In this notbook, we are going to run a random forest classifier on the iris dataset. We will then take a look at the feature importances that a random forest classifier gives us in scikit-learn. 

The importances are calculated by looking at how much each feature increases or decreases impurity across the trees. It ends up being a weighted average. 

Remember, the Gini Impurity is a look at the correctness (or purity) of the division of a dataset at each decision tree node. A score of 0 is perfect, the dataset was correctly divided at each node. It is calculated as the sum of the squared ratios of each class in a tree level.

$$
G_i = 1 - \sum^{n}_{k=1} {P_{i,k}}^2
$$

Where $P$ is the ratio of class $k$ in the training instances in the $i$th node

In [8]:
# Import the classifier and dataset
from sklearn.ensemble import RandomForestClassifier
from sklearn.datasets import load_iris

In [9]:
# Load Iris Data
iris = load_iris()

In [10]:
# Build the classifier model
rnd_clf = RandomForestClassifier(n_estimators=500, n_jobs=-1)

In [11]:
# Train the classifier
rnd_clf.fit(iris['data'], iris['target'])

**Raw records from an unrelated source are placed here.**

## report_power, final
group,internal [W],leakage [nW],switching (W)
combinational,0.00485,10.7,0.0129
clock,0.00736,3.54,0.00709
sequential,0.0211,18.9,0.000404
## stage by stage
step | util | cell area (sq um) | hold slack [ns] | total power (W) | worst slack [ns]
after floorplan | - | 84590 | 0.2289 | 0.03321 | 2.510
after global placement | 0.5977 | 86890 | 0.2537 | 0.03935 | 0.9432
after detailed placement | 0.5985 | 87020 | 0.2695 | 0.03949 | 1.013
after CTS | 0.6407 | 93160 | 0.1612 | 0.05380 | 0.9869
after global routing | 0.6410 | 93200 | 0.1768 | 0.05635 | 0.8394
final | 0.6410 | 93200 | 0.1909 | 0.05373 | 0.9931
### src/rtl/data_ram_arbiter_pkg.sv
// Shared constants and types for the data RAM arbiter: memory geometry,
// the starvation bound and the port-select encoding used for response steering.
package data_ram_arbiter_pkg;

   localparam int DATA_RAM_SIZE             = 32768;
   localparam int AXI_DATA_WIDTH            = 32;
   localparam int DATA_RAM_ARB_STARVE_LIMIT = 4;
   localparam int STARVE_CNT_W              = 4;

   typedef enum logic {
      PORT_CORE = 1'b0,
      PORT_AXI  = 1'b1
   } port_sel_e;

   // Saturating starvation-count step; a grant to port 1 always wins over an increment.
   function automatic logic [STARVE_CNT_W-1:0] starve_next(
      input logic [STARVE_CNT_W-1:0] cnt,
      input logic                    p1_req,
      input logic                    p1_gnt,
      input logic [STARVE_CNT_W-1:0] limit
   );
      logic [STARVE_CNT_W-1:0] nxt;
      nxt = cnt;
      if (p1_gnt) begin
         nxt = '0;
      end else if (p1_req && (cnt < limit)) begin
         nxt = cnt + 1'b1;
      end
      return nxt;
   endfunction

endpackage

### src/rtl/data_ram_arbiter_if.sv
// Bundle of both requester ports plus the RAM macro side of the data RAM arbiter.
// The arbiter uses the slave modport; requesters and the RAM model use master.
interface data_ram_arbiter_if
   import data_ram_arbiter_pkg::*;
#(
   parameter int ADDR_WIDTH = $clog2(DATA_RAM_SIZE),
   parameter int DATA_WIDTH = AXI_DATA_WIDTH
);

   localparam int BE_W = DATA_WIDTH / 8;

   logic                  p0_req;
   logic [ADDR_WIDTH-1:0] p0_addr;
   logic                  p0_we;
   logic [BE_W-1:0]       p0_be;
   logic [DATA_WIDTH-1:0] p0_wdata;
   logic                  p0_gnt;
   logic                  p0_rvalid;
   logic [DATA_WIDTH-1:0] p0_rdata;

   logic                  p1_req;
   logic [ADDR_WIDTH-1:0] p1_addr;
   logic                  p1_we;
   logic [BE_W-1:0]       p1_be;
   logic [DATA_WIDTH-1:0] p1_wdata;
   logic                  p1_gnt;
   logic                  p1_rvalid;
   logic [DATA_WIDTH-1:0] p1_rdata;

   logic                  ram_en;
   logic [ADDR_WIDTH-3:0] ram_addr;
   logic                  ram_we;
   logic [BE_W-1:0]       ram_be;
   logic [DATA_WIDTH-1:0] ram_wdata;
   logic [DATA_WIDTH-1:0] ram_rdata;

   modport slave (
      input  p0_req, p0_addr, p0_we, p0_be, p0_wdata,
      output p0_gnt, p0_rvalid, p0_rdata,
      input  p1_req, p1_addr, p1_we, p1_be, p1_wdata,
      output p1_gnt, p1_rvalid, p1_rdata,
      output ram_en, ram_addr, ram_we, ram_be, ram_wdata,
      input  ram_rdata
   );

   modport master (
      output p0_req, p0_addr, p0_we, p0_be, p0_wdata,
      input  p0_gnt, p0_rvalid, p0_rdata,
      output p1_req, p1_addr, p1_we, p1_be, p1_wdata,
      input  p1_gnt, p1_rvalid, p1_rdata,
      input  ram_en, ram_addr, ram_we, ram_be, ram_wdata,
      output ram_rdata
   );

endinterface

### src/rtl/data_ram_arbiter.sv
// Fixed-priority arbiter for the single-port data RAM: core (port 0) wins
// conflicts until the AXI bridge (port 1) has lost STARVE_LIMIT in a row.
module data_ram_arbiter
   import data_ram_arbiter_pkg::*;
#(
   parameter int ADDR_WIDTH   = $clog2(DATA_RAM_SIZE),
   parameter int DATA_WIDTH   = AXI_DATA_WIDTH,
   parameter int STARVE_LIMIT = DATA_RAM_ARB_STARVE_LIMIT
) (
   input  logic                     clk,
   input  logic                     rst,
   data_ram_arbiter_if.slave        bus
);

   localparam int BE_W = DATA_WIDTH / 8;
   localparam logic [STARVE_CNT_W-1:0] LIMIT = STARVE_CNT_W'(STARVE_LIMIT);

   logic [STARVE_CNT_W-1:0] r_starve_cnt;
   port_sel_e               r_resp_sel;
   logic                    r_resp_pend;

   port_sel_e               w_win;
   logic                    w_p0_gnt;
   logic                    w_p1_gnt;
   logic                    w_any_gnt;
   logic [STARVE_CNT_W-1:0] w_starve_nxt;

   always_comb begin
      w_win = PORT_CORE;
      if (bus.p1_req && (!bus.p0_req || (r_starve_cnt == LIMIT))) begin
         w_win = PORT_AXI;
      end
   end

   // Grants are suppressed during reset so nothing reaches the RAM.
   assign w_p0_gnt  = !rst && bus.p0_req && (w_win == PORT_CORE);
   assign w_p1_gnt  = !rst && bus.p1_req && (w_win == PORT_AXI);
   assign w_any_gnt = w_p0_gnt || w_p1_gnt;

   assign bus.p0_gnt = w_p0_gnt;
   assign bus.p1_gnt = w_p1_gnt;

   always_comb begin
      bus.ram_en    = w_any_gnt;
      bus.ram_we    = 1'b0;
      bus.ram_addr  = bus.p0_addr[ADDR_WIDTH-1:2];
      bus.ram_be    = bus.p0_be;
      bus.ram_wdata = bus.p0_wdata;
      if (w_win == PORT_AXI) begin
         bus.ram_addr  = bus.p1_addr[ADDR_WIDTH-1:2];
         bus.ram_be    = bus.p1_be;
         bus.ram_wdata = bus.p1_wdata;
         bus.ram_we    = w_any_gnt && bus.p1_we;
      end else begin
         bus.ram_we    = w_any_gnt && bus.p0_we;
      end
   end

   assign w_starve_nxt = starve_next(r_starve_cnt, bus.p1_req, w_p1_gnt, LIMIT);

   always_ff @(posedge clk) begin
      if (rst) begin
         r_starve_cnt <= '0;
      end else begin
         r_starve_cnt <= w_starve_nxt;
      end
   end

   always_ff @(posedge clk) begin
      if (rst) begin
         r_resp_pend <= 1'b0;
         r_resp_sel  <= PORT_CORE;
      end else begin
         r_resp_pend <= w_any_gnt;
         if (w_any_gnt) begin
            r_resp_sel <= w_win;
         end
      end
   end

   // Response steering: the port that did not issue the access sees zero data.
   always_comb begin
      bus.p0_rvalid = r_resp_pend && (r_resp_sel == PORT_CORE);
      bus.p1_rvalid = r_resp_pend && (r_resp_sel == PORT_AXI);
      bus.p0_rdata  = '0;
      bus.p1_rdata  = '0;
      if (r_resp_sel == PORT_CORE) begin
         bus.p0_rdata = bus.ram_rdata;
      end else begin
         bus.p1_rdata = bus.ram_rdata;
      end
   end

endmodule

RandomForestClassifier(bootstrap=True, ccp_alpha=0.0, class_weight=None,
                       criterion='gini', max_depth=None, max_features='auto',
                       max_leaf_nodes=None, max_samples=None,
                       min_impurity_decrease=0.0, min_impurity_split=None,
                       min_samples_leaf=1, min_samples_split=2,
                       min_weight_fraction_leaf=0.0, n_estimators=500,
                       n_jobs=-1, oob_score=False, random_state=None, verbose=0,
                       warm_start=False)

In [12]:
# Understand the data structure.
print (iris['feature_names'])
print (rnd_clf.feature_importances_)

['sepal length (cm)', 'sepal width (cm)', 'petal length (cm)', 'petal width (cm)']
[0.09713884 0.02366421 0.41395356 0.4652434 ]


In [13]:
# Since the importance scores are in the same order as the feature names, we can zip it
for name, score in zip(iris['feature_names'], rnd_clf.feature_importances_):
    print(name, score)

sepal length (cm) 0.0971388390410611
sepal width (cm) 0.023664206089290044
petal length (cm) 0.41395355786021987
petal width (cm) 0.465243397009429